Мчится рыцарь в семейных трусах,
Горячит и торопит коня.
Вдруг очнулся дракон:
-Что за на... Это что тут вообще за фигня?!
Змея в зад храбро тычет копьем,
От усердия даже вспотел.
Змей лениво махает хвостом -
Рыцарь с криком в кусты улетел
И застрял, ни туда – ни назад,
Лишь торчат как кусочек весны,
Прикрывая воителя зад,
Голубые, в цветочек трусы…
И все это – под лирическую мелодию и с невозмутимой мордой.
Артист!
Ковыляет воитель в ночи
Без коня. Без трусов. Без всего.
Змей ограбил – кричи не кричи,
Нет управы теперь на него
В общем, подвиг пришлось отложить
И запомнить себе наперед :
Змея в голову надо лупить!
Чуть попозже… Лишь зад заживет…
Последние аккорды я дослушивал, лёжа головой на столешнице и
тихо подвывая. Царев встал, картинно раскланялся, взмахнув
пшеничной челкой, и вновь усевшись за стол, спросил:
- Между прочим, Корень, где мои фронтовые сто грамм за
сбитый?
- Кого ты уже сбил? – удивился я.
- Рыцаря с коня, а тебя с табуретки, – невозмутимо ответил
друг.
- Я-то сижу, – возразил я, разливая огненную воду.

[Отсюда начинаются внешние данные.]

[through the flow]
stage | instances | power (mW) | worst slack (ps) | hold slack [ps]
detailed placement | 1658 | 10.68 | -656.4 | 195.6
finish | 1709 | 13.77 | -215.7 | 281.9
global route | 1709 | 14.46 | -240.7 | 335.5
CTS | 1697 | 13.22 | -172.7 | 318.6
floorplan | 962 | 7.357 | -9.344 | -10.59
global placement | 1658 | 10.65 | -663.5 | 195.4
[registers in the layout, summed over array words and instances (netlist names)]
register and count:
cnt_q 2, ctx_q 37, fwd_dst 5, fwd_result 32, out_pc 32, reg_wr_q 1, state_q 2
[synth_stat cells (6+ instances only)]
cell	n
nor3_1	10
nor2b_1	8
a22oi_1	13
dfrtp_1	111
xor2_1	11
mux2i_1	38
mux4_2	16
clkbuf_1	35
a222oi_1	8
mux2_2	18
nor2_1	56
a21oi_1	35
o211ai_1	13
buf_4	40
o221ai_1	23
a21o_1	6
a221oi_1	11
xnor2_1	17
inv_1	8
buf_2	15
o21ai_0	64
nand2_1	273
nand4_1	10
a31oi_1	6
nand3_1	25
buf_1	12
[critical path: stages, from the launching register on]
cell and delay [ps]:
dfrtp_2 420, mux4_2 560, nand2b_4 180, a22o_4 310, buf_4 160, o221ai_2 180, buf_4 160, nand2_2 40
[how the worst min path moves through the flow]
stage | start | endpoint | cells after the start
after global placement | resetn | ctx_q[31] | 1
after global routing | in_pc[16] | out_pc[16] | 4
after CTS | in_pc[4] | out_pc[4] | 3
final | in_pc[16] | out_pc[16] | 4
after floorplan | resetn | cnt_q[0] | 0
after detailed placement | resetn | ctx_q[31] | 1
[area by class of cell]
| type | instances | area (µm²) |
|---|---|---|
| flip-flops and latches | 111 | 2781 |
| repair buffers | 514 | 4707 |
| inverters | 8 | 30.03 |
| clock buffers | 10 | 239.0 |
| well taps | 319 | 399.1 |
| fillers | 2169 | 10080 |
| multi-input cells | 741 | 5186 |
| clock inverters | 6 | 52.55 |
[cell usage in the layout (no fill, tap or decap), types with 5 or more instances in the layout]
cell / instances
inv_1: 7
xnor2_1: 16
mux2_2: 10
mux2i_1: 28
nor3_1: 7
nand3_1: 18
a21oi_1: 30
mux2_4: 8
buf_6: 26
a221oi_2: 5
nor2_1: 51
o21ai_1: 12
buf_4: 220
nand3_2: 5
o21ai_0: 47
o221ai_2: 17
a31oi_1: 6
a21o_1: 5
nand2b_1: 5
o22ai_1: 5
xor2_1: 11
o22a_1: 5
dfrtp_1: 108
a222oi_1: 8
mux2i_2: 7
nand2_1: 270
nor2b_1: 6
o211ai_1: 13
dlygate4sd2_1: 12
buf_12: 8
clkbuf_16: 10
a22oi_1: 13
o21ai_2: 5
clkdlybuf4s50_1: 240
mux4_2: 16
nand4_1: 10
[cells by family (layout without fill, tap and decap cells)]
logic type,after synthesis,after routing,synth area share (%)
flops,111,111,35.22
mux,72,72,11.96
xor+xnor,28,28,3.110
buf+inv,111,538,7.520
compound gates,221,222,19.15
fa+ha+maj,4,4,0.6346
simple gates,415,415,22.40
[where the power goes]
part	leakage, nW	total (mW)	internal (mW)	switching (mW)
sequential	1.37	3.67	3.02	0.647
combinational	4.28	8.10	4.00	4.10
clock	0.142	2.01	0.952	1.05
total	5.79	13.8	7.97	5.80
[src/rtl/rec_fn_to_in_pipe.sv]
// rtl/rec_fn_to_in_pipe.sv - pipelined recoded-float to integer converter with handshake and sticky flags
module rec_fn_to_in_pipe
  import rec_fn_pkg::*;
#(
  parameter int EXP_WIDTH = 11,
  parameter int SIG_WIDTH = 53,
  parameter int INT_WIDTH = 64,
  parameter int STAGES    = 2,
  parameter int TAG_WIDTH = 4
) (
  input  logic                           clock,
  input  logic                           reset,
  input  logic                           io_in_valid,
  output logic                           io_in_ready,
  input  logic [EXP_WIDTH+SIG_WIDTH:0]   io_in_bits_in,
  input  logic [2:0]                     io_in_bits_roundingMode,
  input  logic                           io_in_bits_signedOut,
  input  logic [TAG_WIDTH-1:0]           io_in_bits_tag,
  output logic                           io_out_valid,
  input  logic                           io_out_ready,
  output logic [INT_WIDTH-1:0]           io_out_bits_out,
  output logic [2:0]                     io_out_bits_intExceptionFlags,
  output logic [TAG_WIDTH-1:0]           io_out_bits_tag,
  input  logic                           io_flagsClear,
  output logic [2:0]                     io_flagsSticky
);

  localparam int SHW = $clog2(INT_WIDTH);

  logic                       a_sign;
  logic [EXP_WIDTH:0]         a_exp;
  logic [SIG_WIDTH-2:0]       a_fract;
  logic [2:0]                 cls;
  logic                       a_zero, a_inf, a_nan, a_big;
  logic                       ge_one, half_up;
  logic [EXP_WIDTH-1:0]       pos_exp;
  logic [SHW-1:0]             sh;
  logic [SIG_WIDTH+INT_WIDTH-2:0] shifted;
  logic [INT_WIDTH-1:0]       a_int;
  logic                       a_rnd, a_stk;

  assign {a_sign, a_exp, a_fract} = io_in_bits_in;

  // Classify the operand and align its significand so the binary point sits at bit SIG_WIDTH-1.
  always_comb begin
    cls     = a_exp[EXP_WIDTH -: 3];
    a_zero  = (cls == CLS_ZERO);
    a_inf   = (cls == CLS_INF);
    a_nan   = (cls == CLS_NAN);
    ge_one  = a_exp[EXP_WIDTH];
    pos_exp = a_exp[EXP_WIDTH-1:0];
    a_big   = ge_one && (32'(pos_exp) >= INT_WIDTH);
    // 0.5 <= |x| < 1: the round bit is the hidden one itself.
    half_up = !ge_one && (&pos_exp);
    sh      = a_big ? SHW'(INT_WIDTH-1) : pos_exp[SHW-1:0];
    shifted = {{(INT_WIDTH-1){1'b0}}, 1'b1, a_fract} << sh;
    if (ge_one) begin
      a_int = shifted[SIG_WIDTH-1 +: INT_WIDTH];
      a_rnd = shifted[SIG_WIDTH-2];
      a_stk = |shifted[SIG_WIDTH-3:0];
    end else begin
      a_int = '0;
      a_rnd = half_up;
      a_stk = !a_zero && (half_up ? (|a_fract) : 1'b1);
    end
  end

  logic                 v1;
  logic                 adv1;
  logic                 in_ready;
  logic                 r_valid;
  logic                 r_sign, r_nan, r_inf, r_big, r_rnd, r_stk, r_signed;
  logic [INT_WIDTH-1:0] r_int;
  logic [2:0]           r_rm;
  logic [TAG_WIDTH-1:0] r_tag;

  assign adv1        = !v1 | io_out_ready;
  assign io_in_ready = in_ready;

  if (STAGES == 1) begin : g_one
    assign in_ready = adv1;
    assign r_valid  = io_in_valid;
    assign r_sign   = a_sign;
    assign r_nan    = a_nan;
    assign r_inf    = a_inf;
    assign r_big    = a_big;
    assign r_int    = a_int;
    assign r_rnd    = a_rnd;
    assign r_stk    = a_stk;
    assign r_rm     = io_in_bits_roundingMode;
    assign r_signed = io_in_bits_signedOut;
    assign r_tag    = io_in_bits_tag;
  end else begin : g_two
    logic                 v0;
    logic                 s_sign, s_nan, s_inf, s_big, s_rnd, s_stk, s_signed;
    logic [INT_WIDTH-1:0] s_int;
    logic [2:0]           s_rm;
    logic [TAG_WIDTH-1:0] s_tag;

    assign in_ready = !v0 | adv1;

    // Decode/shift register: refills whenever it is empty or its contents move on.
    always_ff @(posedge clock) begin
      if (reset)         v0 <= 1'b0;
      else if (in_ready) v0 <= io_in_valid;
      if (in_ready && io_in_valid) begin
        s_sign   <= a_sign;
        s_nan    <= a_nan;
        s_inf    <= a_inf;
        s_big    <= a_big;
        s_int    <= a_int;
        s_rnd    <= a_rnd;
        s_stk    <= a_stk;
        s_rm     <= io_in_bits_roundingMode;
        s_signed <= io_in_bits_signedOut;
        s_tag    <= io_in_bits_tag;
      end
    end

    assign r_valid  = v0;
    assign r_sign   = s_sign;
    assign r_nan    = s_nan;
    assign r_inf    = s_inf;
    assign r_big    = s_big;
    assign r_int    = s_int;
    assign r_rnd    = s_rnd;
    assign r_stk    = s_stk;
    assign r_rm     = s_rm;
    assign r_signed = s_signed;
    assign r_tag    = s_tag;
  end

  logic [INT_WIDTH-1:0] rnd_result;
  logic [2:0]           rnd_flags;

  rec_fn_to_in_round #(.INT_WIDTH(INT_WIDTH)) u_round (
    .sign       (r_sign),
    .is_nan     (r_nan),
    .is_inf     (r_inf),
    .too_big    (r_big),
    .int_part   (r_int),
    .rnd        (r_rnd),
    .stk        (r_stk),
    .rm         (r_rm),
    .signed_out (r_signed),
    .result     (rnd_result),
    .flags      (rnd_flags)
  );

  logic hs;
  assign hs = v1 & io_out_ready;

  // Output register: holds its contents while the consumer stalls.
  always_ff @(posedge clock) begin
    if (reset)     v1 <= 1'b0;
    else if (adv1) v1 <= r_valid;
    if (adv1 && r_valid) begin
      io_out_bits_out               <= rnd_result;
      io_out_bits_intExceptionFlags <= rnd_flags;
      io_out_bits_tag               <= r_tag;
    end
  end

  assign io_out_valid = v1;

  // Sticky flags: accumulate on hand-off; a clear in the same cycle keeps only that op's flags.
  always_ff @(posedge clock) begin
    if (reset)              io_flagsSticky <= '0;
    else if (io_flagsClear) io_flagsSticky <= hs ? io_out_bits_intExceptionFlags : 3'b000;
    else if (hs)            io_flagsSticky <= io_flagsSticky | io_out_bits_intExceptionFlags;
  end

endmodule
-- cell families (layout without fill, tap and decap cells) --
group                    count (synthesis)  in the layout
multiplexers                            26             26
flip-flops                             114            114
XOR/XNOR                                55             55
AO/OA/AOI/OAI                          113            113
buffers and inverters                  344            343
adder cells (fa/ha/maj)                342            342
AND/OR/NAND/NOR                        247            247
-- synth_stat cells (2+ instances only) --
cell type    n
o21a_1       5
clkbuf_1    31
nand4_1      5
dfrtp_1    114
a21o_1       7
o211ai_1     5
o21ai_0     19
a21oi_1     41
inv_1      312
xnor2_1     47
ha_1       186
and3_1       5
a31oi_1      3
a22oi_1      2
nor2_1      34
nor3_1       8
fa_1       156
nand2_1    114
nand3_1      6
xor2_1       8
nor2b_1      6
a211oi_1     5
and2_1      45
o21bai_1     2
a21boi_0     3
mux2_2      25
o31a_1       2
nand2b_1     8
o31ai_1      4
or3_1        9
File: src/rtl/riscv_pkg.sv
// Shared definitions for the mini RISC-V core: widths, reset PC, NOP encoding,
// the fetch state encoding and the fetch buffer entry layout.
package riscv_pkg;

    localparam int XLEN = 32;
    localparam int ILEN = 32;
    localparam logic [XLEN-1:0] RESET_PC_DEFAULT = 32'h0000_0000;
    localparam logic [ILEN-1:0] NOP = 32'h0000_0013;
    localparam int FETCH_DEPTH = 2;

    typedef enum logic [1:0] {
        ST_IDLE,
        ST_RUN,
        ST_DRAIN,
        ST_HALT
    } fetch_state_e;

    typedef struct packed {
        logic [XLEN-1:0] pc;
        logic [ILEN-1:0] inst;
    } fetch_entry_t;

    function automatic logic [XLEN-1:0] word_align(input logic [XLEN-1:0] addr);
        return {addr[XLEN-1:2], 2'b00};
    endfunction

endpackage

- А головой – лежал! – не отступал Царев, – Ты был сражен
силой искусства! - его палец ткнулся в стол, указывая, где именно я
лежал.
Я присмотрелся к указующему персту. Ноготь неровно обкусан и с
черной каймой. Серега смутился, и спрятал руку за спину.
- Шоферские руки, чего ты ожидал?
- Ну, тогда за искусство, не чуждое рыцарям асфальта и баранки!
– провозгласил я, и рюмки снова звякнули.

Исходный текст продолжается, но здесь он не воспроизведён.